_Task requirements:_
Pull out of the data below the stretch of lines bounded by the one containing "localparam int SRC_FRAMING_ERROR_FLAG_BIT" and the one containing "localparam logic [7:0] SRC_RSC_RESET", both bounds included, unchanged.

[Stored data entries]
»»

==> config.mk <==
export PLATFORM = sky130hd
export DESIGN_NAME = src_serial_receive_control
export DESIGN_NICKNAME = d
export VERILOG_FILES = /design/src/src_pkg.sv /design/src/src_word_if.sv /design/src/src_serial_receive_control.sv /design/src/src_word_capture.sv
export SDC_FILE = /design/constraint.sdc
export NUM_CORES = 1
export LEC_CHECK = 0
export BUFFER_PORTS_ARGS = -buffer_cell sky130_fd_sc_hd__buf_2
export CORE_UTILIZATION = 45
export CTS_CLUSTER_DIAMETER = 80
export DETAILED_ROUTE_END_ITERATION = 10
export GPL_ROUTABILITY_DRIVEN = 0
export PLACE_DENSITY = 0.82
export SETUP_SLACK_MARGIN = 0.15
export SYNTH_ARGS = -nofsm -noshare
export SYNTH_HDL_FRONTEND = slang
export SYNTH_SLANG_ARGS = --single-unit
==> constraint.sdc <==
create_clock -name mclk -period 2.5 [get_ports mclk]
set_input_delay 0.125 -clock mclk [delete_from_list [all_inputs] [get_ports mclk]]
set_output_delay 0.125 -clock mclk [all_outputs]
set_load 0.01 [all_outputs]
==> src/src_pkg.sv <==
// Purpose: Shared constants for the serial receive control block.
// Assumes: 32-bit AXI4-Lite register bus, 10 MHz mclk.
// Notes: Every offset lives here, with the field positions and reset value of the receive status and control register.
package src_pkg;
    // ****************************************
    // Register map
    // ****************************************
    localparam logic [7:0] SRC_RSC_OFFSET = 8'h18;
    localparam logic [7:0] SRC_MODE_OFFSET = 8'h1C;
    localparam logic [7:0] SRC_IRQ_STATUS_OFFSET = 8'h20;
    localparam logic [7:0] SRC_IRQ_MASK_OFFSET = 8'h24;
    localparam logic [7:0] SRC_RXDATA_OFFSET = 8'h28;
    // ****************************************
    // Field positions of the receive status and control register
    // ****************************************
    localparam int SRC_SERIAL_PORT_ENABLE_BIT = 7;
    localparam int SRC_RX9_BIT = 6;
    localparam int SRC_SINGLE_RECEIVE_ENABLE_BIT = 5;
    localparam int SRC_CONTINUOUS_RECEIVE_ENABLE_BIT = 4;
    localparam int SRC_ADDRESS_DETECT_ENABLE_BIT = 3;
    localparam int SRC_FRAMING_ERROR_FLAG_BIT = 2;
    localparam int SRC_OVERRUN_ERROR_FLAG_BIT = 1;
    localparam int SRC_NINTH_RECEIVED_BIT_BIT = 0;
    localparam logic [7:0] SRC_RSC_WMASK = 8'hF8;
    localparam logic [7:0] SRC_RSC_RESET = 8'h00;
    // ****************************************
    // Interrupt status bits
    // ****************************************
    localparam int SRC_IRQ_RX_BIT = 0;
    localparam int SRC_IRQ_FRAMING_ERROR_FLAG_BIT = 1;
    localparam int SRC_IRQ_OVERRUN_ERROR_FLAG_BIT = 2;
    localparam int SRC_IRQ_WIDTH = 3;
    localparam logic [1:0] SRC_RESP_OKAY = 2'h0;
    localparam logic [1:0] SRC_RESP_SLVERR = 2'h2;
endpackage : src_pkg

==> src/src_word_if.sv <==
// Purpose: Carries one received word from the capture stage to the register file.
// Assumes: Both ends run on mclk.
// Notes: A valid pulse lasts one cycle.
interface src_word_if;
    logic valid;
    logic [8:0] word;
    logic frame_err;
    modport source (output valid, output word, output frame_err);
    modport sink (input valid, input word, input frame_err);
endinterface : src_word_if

««
»»

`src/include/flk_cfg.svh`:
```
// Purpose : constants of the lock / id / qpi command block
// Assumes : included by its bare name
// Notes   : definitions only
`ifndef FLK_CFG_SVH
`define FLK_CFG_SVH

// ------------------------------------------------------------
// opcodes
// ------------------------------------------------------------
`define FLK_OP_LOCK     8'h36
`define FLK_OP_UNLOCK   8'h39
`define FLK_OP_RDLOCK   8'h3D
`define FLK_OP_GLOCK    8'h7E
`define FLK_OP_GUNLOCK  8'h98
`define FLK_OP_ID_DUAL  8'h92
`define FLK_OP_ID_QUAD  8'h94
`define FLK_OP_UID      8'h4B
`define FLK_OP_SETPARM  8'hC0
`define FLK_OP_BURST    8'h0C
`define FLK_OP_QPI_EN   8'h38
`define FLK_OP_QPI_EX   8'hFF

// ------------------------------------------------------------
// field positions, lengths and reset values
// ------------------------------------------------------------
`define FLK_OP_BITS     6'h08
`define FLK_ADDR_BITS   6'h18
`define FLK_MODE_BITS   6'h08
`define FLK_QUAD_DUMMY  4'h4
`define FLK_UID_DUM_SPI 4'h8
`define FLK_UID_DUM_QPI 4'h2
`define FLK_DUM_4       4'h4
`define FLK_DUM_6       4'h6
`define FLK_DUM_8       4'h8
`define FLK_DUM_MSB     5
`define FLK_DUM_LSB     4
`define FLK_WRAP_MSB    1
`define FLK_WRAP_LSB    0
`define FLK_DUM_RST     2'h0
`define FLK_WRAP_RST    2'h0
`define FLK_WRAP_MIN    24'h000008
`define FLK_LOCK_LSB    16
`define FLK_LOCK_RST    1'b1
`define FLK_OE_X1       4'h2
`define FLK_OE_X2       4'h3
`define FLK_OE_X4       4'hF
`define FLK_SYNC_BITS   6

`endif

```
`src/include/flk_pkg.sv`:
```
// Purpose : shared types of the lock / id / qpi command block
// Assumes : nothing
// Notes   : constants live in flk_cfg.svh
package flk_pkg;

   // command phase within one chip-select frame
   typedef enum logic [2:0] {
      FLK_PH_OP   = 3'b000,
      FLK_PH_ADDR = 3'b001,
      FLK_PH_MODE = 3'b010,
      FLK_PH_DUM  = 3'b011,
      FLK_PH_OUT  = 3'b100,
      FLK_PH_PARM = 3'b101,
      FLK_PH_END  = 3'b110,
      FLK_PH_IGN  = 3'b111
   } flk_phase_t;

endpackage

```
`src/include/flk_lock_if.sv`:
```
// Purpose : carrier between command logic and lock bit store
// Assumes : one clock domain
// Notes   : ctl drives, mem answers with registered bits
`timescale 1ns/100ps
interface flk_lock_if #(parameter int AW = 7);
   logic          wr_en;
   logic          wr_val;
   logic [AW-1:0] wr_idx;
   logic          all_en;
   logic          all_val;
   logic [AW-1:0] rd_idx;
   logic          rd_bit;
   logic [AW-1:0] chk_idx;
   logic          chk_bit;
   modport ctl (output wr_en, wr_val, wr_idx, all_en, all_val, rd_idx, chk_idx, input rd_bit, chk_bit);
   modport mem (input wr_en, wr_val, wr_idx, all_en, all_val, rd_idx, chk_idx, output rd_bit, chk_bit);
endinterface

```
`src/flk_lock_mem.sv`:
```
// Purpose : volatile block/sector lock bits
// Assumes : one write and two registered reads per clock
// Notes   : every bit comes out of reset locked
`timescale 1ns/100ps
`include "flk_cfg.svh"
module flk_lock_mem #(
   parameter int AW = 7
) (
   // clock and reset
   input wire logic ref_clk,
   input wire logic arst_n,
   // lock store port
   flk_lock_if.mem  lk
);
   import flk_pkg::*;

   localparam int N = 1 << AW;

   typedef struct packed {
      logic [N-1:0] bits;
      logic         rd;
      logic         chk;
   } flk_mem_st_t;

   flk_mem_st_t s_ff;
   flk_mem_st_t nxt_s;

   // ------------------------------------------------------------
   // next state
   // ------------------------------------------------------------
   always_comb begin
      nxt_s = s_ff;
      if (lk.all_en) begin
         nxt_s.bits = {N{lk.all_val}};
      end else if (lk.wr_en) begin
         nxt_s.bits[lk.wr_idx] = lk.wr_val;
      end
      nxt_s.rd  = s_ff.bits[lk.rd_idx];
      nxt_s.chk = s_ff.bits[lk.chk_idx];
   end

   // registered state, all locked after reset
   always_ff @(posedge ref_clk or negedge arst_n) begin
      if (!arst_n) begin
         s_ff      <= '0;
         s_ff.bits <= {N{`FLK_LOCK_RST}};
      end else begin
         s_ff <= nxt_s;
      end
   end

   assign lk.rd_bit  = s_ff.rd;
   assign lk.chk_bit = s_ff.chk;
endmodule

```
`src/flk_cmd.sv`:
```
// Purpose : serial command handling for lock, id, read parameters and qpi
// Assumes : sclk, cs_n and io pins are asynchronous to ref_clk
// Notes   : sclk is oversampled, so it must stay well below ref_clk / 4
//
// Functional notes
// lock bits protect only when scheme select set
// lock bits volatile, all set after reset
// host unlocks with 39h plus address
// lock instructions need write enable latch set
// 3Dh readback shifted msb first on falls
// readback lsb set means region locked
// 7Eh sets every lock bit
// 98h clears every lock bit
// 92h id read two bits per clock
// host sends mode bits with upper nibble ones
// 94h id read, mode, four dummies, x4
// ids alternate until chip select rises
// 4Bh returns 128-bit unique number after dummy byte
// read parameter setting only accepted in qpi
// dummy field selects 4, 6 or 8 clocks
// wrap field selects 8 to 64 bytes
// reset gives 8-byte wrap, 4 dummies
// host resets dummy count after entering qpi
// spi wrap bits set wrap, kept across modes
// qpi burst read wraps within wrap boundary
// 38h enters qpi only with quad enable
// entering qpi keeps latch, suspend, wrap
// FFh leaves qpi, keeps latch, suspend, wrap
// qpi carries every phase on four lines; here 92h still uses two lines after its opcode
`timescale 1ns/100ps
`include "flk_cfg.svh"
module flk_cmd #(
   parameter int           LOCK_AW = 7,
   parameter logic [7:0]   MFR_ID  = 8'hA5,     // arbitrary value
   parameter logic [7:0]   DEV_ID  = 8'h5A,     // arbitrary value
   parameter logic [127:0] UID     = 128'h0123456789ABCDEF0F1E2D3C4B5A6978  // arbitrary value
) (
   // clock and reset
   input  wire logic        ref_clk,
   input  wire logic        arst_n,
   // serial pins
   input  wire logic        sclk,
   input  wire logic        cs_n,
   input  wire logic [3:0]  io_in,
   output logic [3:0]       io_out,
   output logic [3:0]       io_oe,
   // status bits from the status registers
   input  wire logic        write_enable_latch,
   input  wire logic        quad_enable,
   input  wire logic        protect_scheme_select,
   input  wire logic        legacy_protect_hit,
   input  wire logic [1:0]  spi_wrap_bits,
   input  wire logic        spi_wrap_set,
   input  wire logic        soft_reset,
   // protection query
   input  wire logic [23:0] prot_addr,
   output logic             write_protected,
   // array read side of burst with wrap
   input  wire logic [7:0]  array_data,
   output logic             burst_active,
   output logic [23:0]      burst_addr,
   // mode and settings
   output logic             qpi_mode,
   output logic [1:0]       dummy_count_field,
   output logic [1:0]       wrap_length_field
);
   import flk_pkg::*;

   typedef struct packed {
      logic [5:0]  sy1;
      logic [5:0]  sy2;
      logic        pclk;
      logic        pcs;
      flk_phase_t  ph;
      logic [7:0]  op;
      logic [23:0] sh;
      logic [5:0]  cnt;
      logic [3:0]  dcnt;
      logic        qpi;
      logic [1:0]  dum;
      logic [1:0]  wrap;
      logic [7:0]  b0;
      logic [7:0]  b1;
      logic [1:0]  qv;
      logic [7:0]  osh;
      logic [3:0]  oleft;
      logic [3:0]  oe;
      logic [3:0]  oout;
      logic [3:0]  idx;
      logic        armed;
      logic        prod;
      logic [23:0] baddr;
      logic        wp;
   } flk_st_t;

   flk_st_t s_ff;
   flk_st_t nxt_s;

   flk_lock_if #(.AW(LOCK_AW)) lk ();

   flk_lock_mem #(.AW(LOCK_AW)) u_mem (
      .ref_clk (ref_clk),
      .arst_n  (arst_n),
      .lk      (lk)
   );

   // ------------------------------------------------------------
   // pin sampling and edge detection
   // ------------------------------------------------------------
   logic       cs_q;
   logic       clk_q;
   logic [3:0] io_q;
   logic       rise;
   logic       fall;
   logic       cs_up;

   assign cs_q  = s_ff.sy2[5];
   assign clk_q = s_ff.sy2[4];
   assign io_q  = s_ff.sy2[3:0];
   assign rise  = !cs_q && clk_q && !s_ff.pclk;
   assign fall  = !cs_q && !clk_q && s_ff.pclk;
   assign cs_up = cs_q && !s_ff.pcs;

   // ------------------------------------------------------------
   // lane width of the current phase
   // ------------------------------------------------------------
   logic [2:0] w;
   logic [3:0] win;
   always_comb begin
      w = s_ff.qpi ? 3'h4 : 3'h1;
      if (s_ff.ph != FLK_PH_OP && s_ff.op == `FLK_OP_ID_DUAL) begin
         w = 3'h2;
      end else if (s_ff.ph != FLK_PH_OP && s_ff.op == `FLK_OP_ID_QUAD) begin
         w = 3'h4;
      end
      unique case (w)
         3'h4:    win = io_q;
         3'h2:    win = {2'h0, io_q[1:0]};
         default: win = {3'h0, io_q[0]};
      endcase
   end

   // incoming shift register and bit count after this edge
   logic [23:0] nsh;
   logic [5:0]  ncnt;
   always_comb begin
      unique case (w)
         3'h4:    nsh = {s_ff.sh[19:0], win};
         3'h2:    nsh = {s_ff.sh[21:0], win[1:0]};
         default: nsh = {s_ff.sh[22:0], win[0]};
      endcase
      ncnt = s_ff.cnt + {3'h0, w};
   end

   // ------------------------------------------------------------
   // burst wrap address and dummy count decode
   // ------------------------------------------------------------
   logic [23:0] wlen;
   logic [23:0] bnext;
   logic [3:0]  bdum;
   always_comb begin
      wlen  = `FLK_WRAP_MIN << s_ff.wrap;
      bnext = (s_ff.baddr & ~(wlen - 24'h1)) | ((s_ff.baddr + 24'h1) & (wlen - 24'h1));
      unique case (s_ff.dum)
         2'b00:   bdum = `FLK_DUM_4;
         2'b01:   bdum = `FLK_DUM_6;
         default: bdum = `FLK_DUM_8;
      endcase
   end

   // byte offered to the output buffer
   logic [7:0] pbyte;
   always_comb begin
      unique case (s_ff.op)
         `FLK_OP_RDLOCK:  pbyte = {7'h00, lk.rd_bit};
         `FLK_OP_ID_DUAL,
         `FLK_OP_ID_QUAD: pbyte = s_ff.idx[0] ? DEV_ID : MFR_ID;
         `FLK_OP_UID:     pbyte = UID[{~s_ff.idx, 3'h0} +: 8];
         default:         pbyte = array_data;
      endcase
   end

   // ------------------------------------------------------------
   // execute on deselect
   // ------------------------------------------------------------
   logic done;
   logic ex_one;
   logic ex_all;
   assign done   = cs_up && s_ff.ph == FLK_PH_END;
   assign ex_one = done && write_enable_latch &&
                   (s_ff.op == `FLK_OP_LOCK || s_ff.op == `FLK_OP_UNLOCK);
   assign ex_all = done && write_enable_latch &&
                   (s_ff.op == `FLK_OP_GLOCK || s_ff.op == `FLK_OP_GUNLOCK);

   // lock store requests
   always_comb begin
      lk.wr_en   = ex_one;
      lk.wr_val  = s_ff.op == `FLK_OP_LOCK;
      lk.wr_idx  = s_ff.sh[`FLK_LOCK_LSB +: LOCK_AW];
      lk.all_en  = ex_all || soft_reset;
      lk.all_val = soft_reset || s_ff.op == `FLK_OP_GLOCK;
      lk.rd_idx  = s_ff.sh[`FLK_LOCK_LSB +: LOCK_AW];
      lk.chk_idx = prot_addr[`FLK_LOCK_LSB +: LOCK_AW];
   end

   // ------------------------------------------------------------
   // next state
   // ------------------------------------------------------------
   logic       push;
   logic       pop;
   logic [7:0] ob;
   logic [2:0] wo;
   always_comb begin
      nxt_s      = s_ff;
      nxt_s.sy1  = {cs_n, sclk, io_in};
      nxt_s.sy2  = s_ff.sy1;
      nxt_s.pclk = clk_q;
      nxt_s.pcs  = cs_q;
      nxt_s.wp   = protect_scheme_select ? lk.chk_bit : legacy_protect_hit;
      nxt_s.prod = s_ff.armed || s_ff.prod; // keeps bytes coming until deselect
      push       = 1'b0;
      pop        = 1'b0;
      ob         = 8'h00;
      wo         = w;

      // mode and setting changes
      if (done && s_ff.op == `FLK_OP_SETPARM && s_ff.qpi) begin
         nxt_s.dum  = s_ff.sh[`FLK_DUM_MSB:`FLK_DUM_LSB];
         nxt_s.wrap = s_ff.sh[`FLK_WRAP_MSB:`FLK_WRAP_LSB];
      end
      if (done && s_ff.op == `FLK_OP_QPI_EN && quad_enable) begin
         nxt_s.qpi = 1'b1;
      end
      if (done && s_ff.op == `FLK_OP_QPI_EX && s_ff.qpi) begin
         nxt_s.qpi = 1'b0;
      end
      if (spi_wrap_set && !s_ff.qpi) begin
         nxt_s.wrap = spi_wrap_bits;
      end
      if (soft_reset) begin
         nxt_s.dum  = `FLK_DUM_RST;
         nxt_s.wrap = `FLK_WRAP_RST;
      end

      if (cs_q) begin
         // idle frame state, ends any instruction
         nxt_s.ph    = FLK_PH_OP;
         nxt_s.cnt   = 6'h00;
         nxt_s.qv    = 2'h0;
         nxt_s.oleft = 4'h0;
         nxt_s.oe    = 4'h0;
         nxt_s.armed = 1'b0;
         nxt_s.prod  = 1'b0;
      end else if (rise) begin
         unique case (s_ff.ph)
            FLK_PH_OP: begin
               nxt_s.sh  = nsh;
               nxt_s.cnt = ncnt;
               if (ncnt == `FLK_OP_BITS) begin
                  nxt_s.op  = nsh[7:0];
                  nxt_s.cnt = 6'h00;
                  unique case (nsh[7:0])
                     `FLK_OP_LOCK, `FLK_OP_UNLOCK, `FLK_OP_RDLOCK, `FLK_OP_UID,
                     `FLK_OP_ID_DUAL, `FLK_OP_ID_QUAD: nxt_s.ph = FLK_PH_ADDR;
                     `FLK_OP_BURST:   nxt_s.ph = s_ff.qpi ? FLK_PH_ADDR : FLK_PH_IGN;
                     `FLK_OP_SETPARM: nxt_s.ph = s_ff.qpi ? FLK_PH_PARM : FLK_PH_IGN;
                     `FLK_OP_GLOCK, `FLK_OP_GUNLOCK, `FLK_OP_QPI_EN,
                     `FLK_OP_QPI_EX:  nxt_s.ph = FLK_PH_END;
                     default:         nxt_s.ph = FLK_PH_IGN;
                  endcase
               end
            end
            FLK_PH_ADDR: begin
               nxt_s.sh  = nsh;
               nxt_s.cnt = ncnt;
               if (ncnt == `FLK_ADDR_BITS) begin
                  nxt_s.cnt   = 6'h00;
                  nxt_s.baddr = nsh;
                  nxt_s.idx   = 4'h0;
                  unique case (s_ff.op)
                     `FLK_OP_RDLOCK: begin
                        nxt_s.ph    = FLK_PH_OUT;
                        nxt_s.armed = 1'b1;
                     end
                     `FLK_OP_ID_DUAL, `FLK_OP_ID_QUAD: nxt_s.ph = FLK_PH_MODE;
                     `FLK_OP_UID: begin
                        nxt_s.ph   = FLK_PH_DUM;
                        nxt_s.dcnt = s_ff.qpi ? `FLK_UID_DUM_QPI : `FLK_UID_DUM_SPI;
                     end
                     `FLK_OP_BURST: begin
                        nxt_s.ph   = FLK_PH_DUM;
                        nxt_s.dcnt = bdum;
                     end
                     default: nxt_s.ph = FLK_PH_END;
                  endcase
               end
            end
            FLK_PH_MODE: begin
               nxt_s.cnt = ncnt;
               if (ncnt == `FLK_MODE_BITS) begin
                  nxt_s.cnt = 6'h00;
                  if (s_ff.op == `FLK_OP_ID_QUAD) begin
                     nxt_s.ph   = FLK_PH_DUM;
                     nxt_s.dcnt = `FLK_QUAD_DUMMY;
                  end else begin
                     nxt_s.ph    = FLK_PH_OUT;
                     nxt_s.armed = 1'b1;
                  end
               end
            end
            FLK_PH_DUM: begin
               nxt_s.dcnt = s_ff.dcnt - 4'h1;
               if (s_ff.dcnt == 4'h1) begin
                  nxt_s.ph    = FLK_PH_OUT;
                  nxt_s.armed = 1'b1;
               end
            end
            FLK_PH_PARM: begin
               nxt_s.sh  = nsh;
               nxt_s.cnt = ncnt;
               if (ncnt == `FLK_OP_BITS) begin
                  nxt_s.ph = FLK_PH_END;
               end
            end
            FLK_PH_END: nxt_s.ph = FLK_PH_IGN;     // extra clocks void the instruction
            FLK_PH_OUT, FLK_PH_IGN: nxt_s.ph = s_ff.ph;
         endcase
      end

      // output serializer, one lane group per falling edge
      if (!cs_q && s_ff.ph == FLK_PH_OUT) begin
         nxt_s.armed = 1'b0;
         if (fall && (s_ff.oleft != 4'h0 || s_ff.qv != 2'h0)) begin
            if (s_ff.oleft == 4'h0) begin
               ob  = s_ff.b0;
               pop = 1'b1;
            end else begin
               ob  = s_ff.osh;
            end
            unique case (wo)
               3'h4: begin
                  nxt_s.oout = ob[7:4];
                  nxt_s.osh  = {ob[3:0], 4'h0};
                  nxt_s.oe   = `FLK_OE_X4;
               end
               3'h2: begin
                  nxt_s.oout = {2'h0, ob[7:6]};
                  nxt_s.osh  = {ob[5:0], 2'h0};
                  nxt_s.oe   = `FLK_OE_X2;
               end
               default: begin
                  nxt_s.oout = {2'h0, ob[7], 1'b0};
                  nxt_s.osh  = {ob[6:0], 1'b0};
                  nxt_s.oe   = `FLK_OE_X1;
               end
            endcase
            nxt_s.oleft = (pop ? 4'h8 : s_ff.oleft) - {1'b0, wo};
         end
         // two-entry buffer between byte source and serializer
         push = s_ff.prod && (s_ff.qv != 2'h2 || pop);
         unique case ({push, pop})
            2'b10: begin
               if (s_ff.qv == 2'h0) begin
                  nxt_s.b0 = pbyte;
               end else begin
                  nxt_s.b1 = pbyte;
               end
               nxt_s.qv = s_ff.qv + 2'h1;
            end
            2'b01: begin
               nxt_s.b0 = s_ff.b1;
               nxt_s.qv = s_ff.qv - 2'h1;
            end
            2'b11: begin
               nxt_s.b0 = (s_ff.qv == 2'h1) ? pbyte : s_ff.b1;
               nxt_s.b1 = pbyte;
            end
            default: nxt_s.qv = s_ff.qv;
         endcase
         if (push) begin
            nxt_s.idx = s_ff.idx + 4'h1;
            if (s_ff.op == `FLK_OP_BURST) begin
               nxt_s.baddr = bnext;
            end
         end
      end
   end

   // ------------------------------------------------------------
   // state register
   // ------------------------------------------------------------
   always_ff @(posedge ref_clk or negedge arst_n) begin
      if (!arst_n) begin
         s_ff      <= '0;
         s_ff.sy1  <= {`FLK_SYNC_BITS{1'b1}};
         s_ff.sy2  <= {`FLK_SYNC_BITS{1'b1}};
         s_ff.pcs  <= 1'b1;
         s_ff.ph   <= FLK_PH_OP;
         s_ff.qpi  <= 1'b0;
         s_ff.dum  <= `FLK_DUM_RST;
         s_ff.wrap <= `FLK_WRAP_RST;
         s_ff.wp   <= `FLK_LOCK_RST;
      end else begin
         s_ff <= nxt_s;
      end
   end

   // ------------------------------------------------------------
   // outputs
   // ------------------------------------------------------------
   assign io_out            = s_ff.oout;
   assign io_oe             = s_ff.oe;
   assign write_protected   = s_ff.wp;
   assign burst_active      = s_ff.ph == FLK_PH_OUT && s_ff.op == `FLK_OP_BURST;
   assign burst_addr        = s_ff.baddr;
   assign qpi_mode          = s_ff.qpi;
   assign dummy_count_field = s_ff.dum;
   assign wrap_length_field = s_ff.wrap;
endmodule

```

««

_Task response:_
    localparam int SRC_FRAMING_ERROR_FLAG_BIT = 2;
    localparam int SRC_OVERRUN_ERROR_FLAG_BIT = 1;
    localparam int SRC_NINTH_RECEIVED_BIT_BIT = 0;
    localparam logic [7:0] SRC_RSC_WMASK = 8'hF8;
    localparam logic [7:0] SRC_RSC_RESET = 8'h00;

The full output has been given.